O primeiro ministro negou no Parlamento essa transferência, mas, depois, acabou por confirmá-la através da comunicação social. António Costa justificou a inverdade que proferira na Assembleia da República com o facto de não ter sido informado de que o Ministério das Finanças, portanto o seu próprio Governo, tinha procedido a esse pagamento.
Isto, depois de o primeiro ministro ter prometido, em resposta no âmbito de um debate quinzenal na Assembleia da República, que o Estado não faria qualquer nova transferência enquanto não fosse conhecido o resultado da auditoria que mandara fazer às contas do banco, agora gerido pela Lone Star, fundo com o qual este Governo negociou. E foi o atual Ministro das Finanças de António Costa quem definiu, com o Banco de Portugal, o modelo de venda e de definição das contrapartidas públicas.

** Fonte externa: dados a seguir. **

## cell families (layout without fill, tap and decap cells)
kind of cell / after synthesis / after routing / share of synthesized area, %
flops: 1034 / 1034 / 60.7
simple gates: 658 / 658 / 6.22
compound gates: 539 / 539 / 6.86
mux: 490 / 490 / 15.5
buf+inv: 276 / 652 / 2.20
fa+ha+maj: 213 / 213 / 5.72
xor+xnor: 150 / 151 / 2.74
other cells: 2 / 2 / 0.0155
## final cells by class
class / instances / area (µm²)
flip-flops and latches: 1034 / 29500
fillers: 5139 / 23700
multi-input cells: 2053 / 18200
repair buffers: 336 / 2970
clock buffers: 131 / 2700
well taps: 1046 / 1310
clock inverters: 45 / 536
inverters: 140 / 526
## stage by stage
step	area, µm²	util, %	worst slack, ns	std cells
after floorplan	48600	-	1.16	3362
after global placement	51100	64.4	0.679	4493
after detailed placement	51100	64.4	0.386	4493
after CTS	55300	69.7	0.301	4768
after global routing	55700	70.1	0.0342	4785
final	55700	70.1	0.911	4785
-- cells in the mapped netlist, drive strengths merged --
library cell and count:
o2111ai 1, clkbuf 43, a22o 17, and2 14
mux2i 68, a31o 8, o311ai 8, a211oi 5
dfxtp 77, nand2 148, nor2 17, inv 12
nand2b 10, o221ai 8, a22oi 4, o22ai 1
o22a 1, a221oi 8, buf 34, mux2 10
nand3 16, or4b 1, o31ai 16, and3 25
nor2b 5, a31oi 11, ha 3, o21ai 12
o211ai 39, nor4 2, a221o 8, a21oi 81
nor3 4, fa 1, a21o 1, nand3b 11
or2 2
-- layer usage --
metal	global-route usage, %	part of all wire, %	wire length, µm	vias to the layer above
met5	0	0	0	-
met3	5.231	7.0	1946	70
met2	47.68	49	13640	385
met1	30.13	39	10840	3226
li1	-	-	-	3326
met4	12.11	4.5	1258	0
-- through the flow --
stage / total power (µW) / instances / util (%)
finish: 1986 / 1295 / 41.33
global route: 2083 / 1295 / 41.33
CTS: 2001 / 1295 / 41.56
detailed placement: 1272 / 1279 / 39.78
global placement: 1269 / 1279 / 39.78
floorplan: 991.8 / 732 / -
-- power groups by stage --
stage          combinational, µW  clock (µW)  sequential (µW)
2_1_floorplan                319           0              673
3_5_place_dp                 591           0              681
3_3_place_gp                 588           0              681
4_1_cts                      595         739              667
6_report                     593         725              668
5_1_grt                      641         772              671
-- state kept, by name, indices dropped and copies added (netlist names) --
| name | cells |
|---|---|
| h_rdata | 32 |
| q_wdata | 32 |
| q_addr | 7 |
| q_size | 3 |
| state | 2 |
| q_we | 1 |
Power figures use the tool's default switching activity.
## src/rtl/harmonic_mixer.sv

```systemverilog
module harmonic_mixer #(
  parameter int SAMPLE_W = 12,
  parameter int PROP_W   = 7,
  parameter int PROP_MAX = 100
) (
  input  logic                       clk,
  input  logic                       rst_n,
  input  logic                       in_valid,
  input  logic signed [SAMPLE_W-1:0] fund_in,
  input  logic signed [SAMPLE_W-1:0] harm3_in,
  input  logic signed [SAMPLE_W-1:0] harm5_in,
  input  logic signed [SAMPLE_W-1:0] harm7_in,
  input  logic [PROP_W-1:0]          prop3_in,
  input  logic [PROP_W-1:0]          prop5_in,
  input  logic [PROP_W-1:0]          prop7_in,
  output logic                       out_valid,
  output logic signed [SAMPLE_W+2:0] out_sample
);
  localparam int MAG_W = SAMPLE_W + PROP_W - 1;
  localparam int SH    = MAG_W + 7;
  localparam int EW    = MAG_W + SH;
  localparam int QW    = MAG_W - 6;
  localparam int OUT_W = SAMPLE_W + 3;
  localparam logic [SH-1:0] RECIP = SH'((64'd1 << SH) / 64'd100);
  localparam logic [QW:0]   QMAX  = (QW+1)'(((64'd1 << (SAMPLE_W-1)) * 64'(PROP_MAX)) / 64'd100);

  logic signed [SAMPLE_W-1:0] hs [3];
  logic [PROP_W-1:0]          ps [3];
  assign hs[0] = harm3_in;
  assign hs[1] = harm5_in;
  assign hs[2] = harm7_in;
  assign ps[0] = prop3_in;
  assign ps[1] = prop5_in;
  assign ps[2] = prop7_in;

  logic [SAMPLE_W-1:0]        habs [3];
  logic [MAG_W-1:0]           prod [3];
  logic [EW-1:0]              est_full [3];
  logic [MAG_W-1:0]           rem [3];
  logic [QW:0]                qf [3];
  logic signed [OUT_W-1:0]    term [3];
  logic signed [OUT_W-1:0]    sum;

  logic [MAG_W-1:0]           s1_mag [3];
  logic [MAG_W-1:0]           s2_mag [3];
  logic [QW-1:0]              s2_est [3];
  logic                       s1_neg [3];
  logic                       s2_neg [3];
  logic signed [SAMPLE_W-1:0] s1_fund, s2_fund;
  logic                       v1, v2;

  // stage 1: magnitude product; stage 2: reciprocal estimate; stage 3: correct, sign, sum
  always_comb begin
    sum = OUT_W'(s2_fund);
    for (int i = 0; i < 3; i++) begin
      habs[i]     = hs[i][SAMPLE_W-1] ? (~hs[i] + 1'b1) : hs[i];
      prod[i]     = MAG_W'(habs[i]) * MAG_W'(ps[i]);
      est_full[i] = EW'(s1_mag[i]) * EW'(RECIP);
      rem[i]      = s2_mag[i] - MAG_W'(s2_est[i]) * MAG_W'(100);
      qf[i]       = {1'b0, s2_est[i]} + (QW+1)'(rem[i] >= MAG_W'(100));
      term[i]     = s2_neg[i] ? -signed'(OUT_W'(qf[i])) : signed'(OUT_W'(qf[i]));
      sum         = sum + term[i];
    end
  end

  always_ff @(posedge clk or negedge rst_n) begin
    if (!rst_n) begin
      v1         <= 1'b0;
      v2         <= 1'b0;
      out_valid  <= 1'b0;
      out_sample <= '0;
      s1_fund    <= '0;
      s2_fund    <= '0;
      for (int i = 0; i < 3; i++) begin
        s1_mag[i] <= '0;
        s2_mag[i] <= '0;
        s2_est[i] <= '0;
        s1_neg[i] <= 1'b0;
        s2_neg[i] <= 1'b0;
      end
    end else begin
      v1        <= in_valid;
      v2        <= v1;
      out_valid <= v2;
      s1_fund   <= fund_in;
      s2_fund   <= s1_fund;
      for (int i = 0; i < 3; i++) begin
        s1_mag[i] <= prod[i];
        s1_neg[i] <= hs[i][SAMPLE_W-1];
        s2_mag[i] <= s1_mag[i];
        s2_est[i] <= QW'(est_full[i] >> SH);
        s2_neg[i] <= s1_neg[i];
      end
      if (v2) out_sample <= sum;
    end
  end

  logic [1:0] age;
  always_ff @(posedge clk or negedge rst_n) begin
    if (!rst_n) age <= '0;
    else if (age != 2'd3) age <= age + 2'd1;
  end

  assert_prop_legal_R2: assert property (@(posedge clk) disable iff (!rst_n)
    in_valid |-> (prop3_in <= PROP_W'(PROP_MAX) && prop5_in <= PROP_W'(PROP_MAX)
                  && prop7_in <= PROP_W'(PROP_MAX)));

  assert_est_within_one_R4: assert property (@(posedge clk) disable iff (!rst_n)
    v2 |-> (rem[0] < MAG_W'(200) && rem[1] < MAG_W'(200) && rem[2] < MAG_W'(200)));

  assert_latency_R6: assert property (@(posedge clk) disable iff (!rst_n)
    age == 2'd3 |-> out_valid == $past(in_valid, 3));

  assert_no_overflow_R7: assert property (@(posedge clk) disable iff (!rst_n)
    v2 |-> (qf[0] <= QMAX && qf[1] <= QMAX && qf[2] <= QMAX));

  assert_hold_R9: assert property (@(posedge clk) disable iff (!rst_n)
    !out_valid |-> $stable(out_sample));
endmodule

```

Essa promessa de António Costa, de não efetuar qualquer nova transferência, foi repetida no debate parlamentar desta semana, agora em resposta a Catarina Martins, parceira recente da sua governação, a quem acabou por pedir desculpa quando soube que, afinal, o Ministério das Finanças tinha já efetuado essa transferência. Mário Centeno encontrava-se ausente em mais uma reunião do Eurogrupo, onde não é certa a sua permanência na presidência.
Entretanto, João Soares, um dos herdeiros perpétuos do PS nesta espécie de dinastia socialista, comentando o caso, começou por tentar refugiar-se na resolução do banco, que, como se sabe, foi muito condicionada pelo quadro europeu, mas acabou por não conseguir esconder o seu desconforto dizendo que era, de facto, estranho o sucedido, para depois por fim, talvez numa estratégia inconsciente, apontar a mira e disparar impiedosamente sobre Mário Centeno, referindo que a transferência do Ministério das Finanças havia sido um erro sério que lamentava.
Nesta questão, a ala socialista de Costa terá sido ultrapassada e encostada. E sabemos como o atual primeiro-ministro gosta de controlar os seus jogos de poder.
A verdade é que esta turbulência não será recente, uma vez que já em março deste ano surgiam notícias de um acordo entre António Costa e Mário Centeno para que este deixasse o Governo até ao final do primeiro semestre, o que levou inclusivamente o Presidente da República, agora mais próximo do Governo de António Costa, a chamar Mário Centeno a Belém tentando convencê-lo a não abandonar o cargo de Ministro das Finanças quando o país começava a enfrentar as terríveis consequências da pandemia.
Creio que será ingénuo falar apenas em falta de coordenação política, pois percebe-se que este episódio representa mais do que isso. António Costa faltou ao prometido e sai fragilizado, numa altura em que parece ter maior cumplicidade por parte do Bloco de Esquerda e do Partido Comunista do que do seu próprio Governo.